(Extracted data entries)
----------
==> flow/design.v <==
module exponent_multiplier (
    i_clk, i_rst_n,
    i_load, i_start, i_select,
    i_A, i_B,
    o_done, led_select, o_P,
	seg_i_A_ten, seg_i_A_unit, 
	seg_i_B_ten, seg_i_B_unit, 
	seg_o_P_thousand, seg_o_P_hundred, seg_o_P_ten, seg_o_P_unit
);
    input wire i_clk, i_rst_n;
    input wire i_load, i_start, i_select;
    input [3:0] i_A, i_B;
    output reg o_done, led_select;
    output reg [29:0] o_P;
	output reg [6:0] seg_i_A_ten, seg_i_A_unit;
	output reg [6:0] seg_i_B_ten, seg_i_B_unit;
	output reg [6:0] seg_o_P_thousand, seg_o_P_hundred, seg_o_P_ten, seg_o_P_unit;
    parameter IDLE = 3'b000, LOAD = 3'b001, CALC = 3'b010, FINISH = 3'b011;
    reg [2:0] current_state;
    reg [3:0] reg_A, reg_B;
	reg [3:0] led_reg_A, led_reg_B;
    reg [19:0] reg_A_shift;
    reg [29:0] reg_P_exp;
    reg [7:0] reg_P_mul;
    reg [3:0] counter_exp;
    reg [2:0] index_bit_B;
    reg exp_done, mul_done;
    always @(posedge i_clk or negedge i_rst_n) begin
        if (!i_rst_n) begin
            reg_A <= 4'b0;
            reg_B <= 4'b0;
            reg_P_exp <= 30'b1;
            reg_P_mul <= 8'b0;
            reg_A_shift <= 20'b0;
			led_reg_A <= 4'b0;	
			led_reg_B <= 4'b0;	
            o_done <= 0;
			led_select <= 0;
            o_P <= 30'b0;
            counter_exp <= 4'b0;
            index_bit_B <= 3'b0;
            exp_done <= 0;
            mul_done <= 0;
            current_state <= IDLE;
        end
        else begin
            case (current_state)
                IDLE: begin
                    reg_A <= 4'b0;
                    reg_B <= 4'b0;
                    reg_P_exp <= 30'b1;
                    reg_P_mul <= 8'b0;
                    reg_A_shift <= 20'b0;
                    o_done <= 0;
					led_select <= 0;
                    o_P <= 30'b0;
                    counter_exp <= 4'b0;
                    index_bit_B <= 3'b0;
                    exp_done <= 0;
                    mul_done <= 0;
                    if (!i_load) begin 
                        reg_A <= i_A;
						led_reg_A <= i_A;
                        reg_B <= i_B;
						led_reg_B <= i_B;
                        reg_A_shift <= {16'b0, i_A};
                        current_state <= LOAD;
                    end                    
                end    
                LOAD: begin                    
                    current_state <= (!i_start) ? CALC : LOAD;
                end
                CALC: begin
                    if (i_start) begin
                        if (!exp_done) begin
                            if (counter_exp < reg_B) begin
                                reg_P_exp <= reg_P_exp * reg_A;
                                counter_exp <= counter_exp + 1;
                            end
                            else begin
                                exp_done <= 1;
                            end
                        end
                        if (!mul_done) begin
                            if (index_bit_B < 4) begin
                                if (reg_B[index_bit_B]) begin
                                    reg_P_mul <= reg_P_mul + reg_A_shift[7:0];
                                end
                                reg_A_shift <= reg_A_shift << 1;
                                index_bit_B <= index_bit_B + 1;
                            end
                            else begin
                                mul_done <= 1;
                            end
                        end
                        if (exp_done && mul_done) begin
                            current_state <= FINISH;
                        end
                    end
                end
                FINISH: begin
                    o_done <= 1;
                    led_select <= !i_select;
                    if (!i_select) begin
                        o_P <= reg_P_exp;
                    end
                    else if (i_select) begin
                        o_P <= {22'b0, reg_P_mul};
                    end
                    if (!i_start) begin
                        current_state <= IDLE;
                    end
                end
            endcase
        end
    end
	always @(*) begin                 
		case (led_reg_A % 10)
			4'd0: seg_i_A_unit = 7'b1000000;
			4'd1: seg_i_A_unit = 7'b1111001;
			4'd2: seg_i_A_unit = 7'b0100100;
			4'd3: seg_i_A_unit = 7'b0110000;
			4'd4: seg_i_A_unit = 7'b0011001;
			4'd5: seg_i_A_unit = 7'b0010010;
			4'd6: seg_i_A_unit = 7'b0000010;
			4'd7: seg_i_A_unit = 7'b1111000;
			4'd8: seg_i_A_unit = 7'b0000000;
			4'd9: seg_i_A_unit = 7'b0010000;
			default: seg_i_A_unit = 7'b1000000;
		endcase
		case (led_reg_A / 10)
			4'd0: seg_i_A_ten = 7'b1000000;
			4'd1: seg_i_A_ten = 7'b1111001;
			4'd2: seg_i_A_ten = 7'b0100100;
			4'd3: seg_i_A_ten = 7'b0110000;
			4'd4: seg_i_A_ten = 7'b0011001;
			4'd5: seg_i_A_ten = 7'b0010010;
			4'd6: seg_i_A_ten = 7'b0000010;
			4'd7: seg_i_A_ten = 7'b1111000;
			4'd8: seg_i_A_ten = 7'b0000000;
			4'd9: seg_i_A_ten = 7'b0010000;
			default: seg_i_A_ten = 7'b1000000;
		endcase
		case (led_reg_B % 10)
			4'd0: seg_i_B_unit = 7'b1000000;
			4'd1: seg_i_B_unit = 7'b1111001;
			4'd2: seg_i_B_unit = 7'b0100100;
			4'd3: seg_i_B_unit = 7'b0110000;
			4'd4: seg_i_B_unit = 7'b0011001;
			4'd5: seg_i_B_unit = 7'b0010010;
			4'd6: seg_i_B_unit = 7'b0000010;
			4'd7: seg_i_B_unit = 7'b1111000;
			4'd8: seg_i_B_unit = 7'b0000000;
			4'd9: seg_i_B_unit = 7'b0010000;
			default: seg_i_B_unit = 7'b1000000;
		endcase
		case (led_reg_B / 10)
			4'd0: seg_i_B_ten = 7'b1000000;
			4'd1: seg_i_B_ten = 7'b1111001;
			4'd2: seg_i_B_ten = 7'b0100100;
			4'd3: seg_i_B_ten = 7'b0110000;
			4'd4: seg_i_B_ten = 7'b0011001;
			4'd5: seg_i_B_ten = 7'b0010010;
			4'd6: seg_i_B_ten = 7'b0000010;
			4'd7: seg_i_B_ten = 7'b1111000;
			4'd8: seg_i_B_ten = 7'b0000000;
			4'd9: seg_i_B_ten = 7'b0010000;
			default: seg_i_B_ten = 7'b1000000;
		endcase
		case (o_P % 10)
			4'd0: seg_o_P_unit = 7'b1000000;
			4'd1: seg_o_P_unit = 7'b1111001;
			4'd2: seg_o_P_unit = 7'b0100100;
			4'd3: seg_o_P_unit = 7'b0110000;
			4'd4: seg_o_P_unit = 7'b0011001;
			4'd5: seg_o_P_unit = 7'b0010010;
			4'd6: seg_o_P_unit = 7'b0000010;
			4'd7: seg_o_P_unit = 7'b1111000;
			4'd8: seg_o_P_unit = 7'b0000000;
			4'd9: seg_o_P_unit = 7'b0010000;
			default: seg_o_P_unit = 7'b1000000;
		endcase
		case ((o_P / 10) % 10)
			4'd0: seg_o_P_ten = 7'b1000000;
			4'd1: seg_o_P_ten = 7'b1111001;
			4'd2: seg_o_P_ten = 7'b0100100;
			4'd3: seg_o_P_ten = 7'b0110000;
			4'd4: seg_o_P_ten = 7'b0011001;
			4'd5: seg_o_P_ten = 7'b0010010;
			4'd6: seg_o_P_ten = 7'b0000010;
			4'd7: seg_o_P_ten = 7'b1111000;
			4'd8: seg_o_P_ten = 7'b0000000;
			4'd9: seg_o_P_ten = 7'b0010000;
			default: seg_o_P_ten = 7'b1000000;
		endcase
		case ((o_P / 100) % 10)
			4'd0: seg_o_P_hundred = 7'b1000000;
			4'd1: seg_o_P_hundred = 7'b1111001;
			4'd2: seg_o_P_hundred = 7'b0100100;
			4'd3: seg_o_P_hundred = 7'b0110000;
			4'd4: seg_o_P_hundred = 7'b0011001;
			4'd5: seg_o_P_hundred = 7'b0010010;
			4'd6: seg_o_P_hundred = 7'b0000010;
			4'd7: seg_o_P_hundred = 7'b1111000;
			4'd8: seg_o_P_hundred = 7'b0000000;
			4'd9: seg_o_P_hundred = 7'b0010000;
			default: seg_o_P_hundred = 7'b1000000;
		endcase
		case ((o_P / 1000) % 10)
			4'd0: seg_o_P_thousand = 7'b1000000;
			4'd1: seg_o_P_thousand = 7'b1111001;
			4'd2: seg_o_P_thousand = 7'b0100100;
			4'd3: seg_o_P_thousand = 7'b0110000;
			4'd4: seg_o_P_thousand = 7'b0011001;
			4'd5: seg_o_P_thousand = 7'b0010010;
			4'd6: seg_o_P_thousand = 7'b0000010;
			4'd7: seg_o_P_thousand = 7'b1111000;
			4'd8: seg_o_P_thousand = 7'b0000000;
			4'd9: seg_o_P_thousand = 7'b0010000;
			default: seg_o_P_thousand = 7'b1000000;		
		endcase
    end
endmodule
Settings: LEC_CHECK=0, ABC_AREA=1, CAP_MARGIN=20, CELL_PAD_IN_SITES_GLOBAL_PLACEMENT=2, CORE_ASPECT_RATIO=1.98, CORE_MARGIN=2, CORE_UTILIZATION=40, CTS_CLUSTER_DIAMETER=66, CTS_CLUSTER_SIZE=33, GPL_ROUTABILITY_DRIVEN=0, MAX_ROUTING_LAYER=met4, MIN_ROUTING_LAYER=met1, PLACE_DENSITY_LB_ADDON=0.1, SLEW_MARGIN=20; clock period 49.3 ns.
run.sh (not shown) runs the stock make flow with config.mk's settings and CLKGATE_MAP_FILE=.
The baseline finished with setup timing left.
----------
Look above for lines with the word "default" and copy them all.

Exercise output:
			default: seg_i_A_unit = 7'b1000000;
			default: seg_i_A_ten = 7'b1000000;
			default: seg_i_B_unit = 7'b1000000;
			default: seg_i_B_ten = 7'b1000000;
			default: seg_o_P_unit = 7'b1000000;
			default: seg_o_P_ten = 7'b1000000;
			default: seg_o_P_hundred = 7'b1000000;
			default: seg_o_P_thousand = 7'b1000000;		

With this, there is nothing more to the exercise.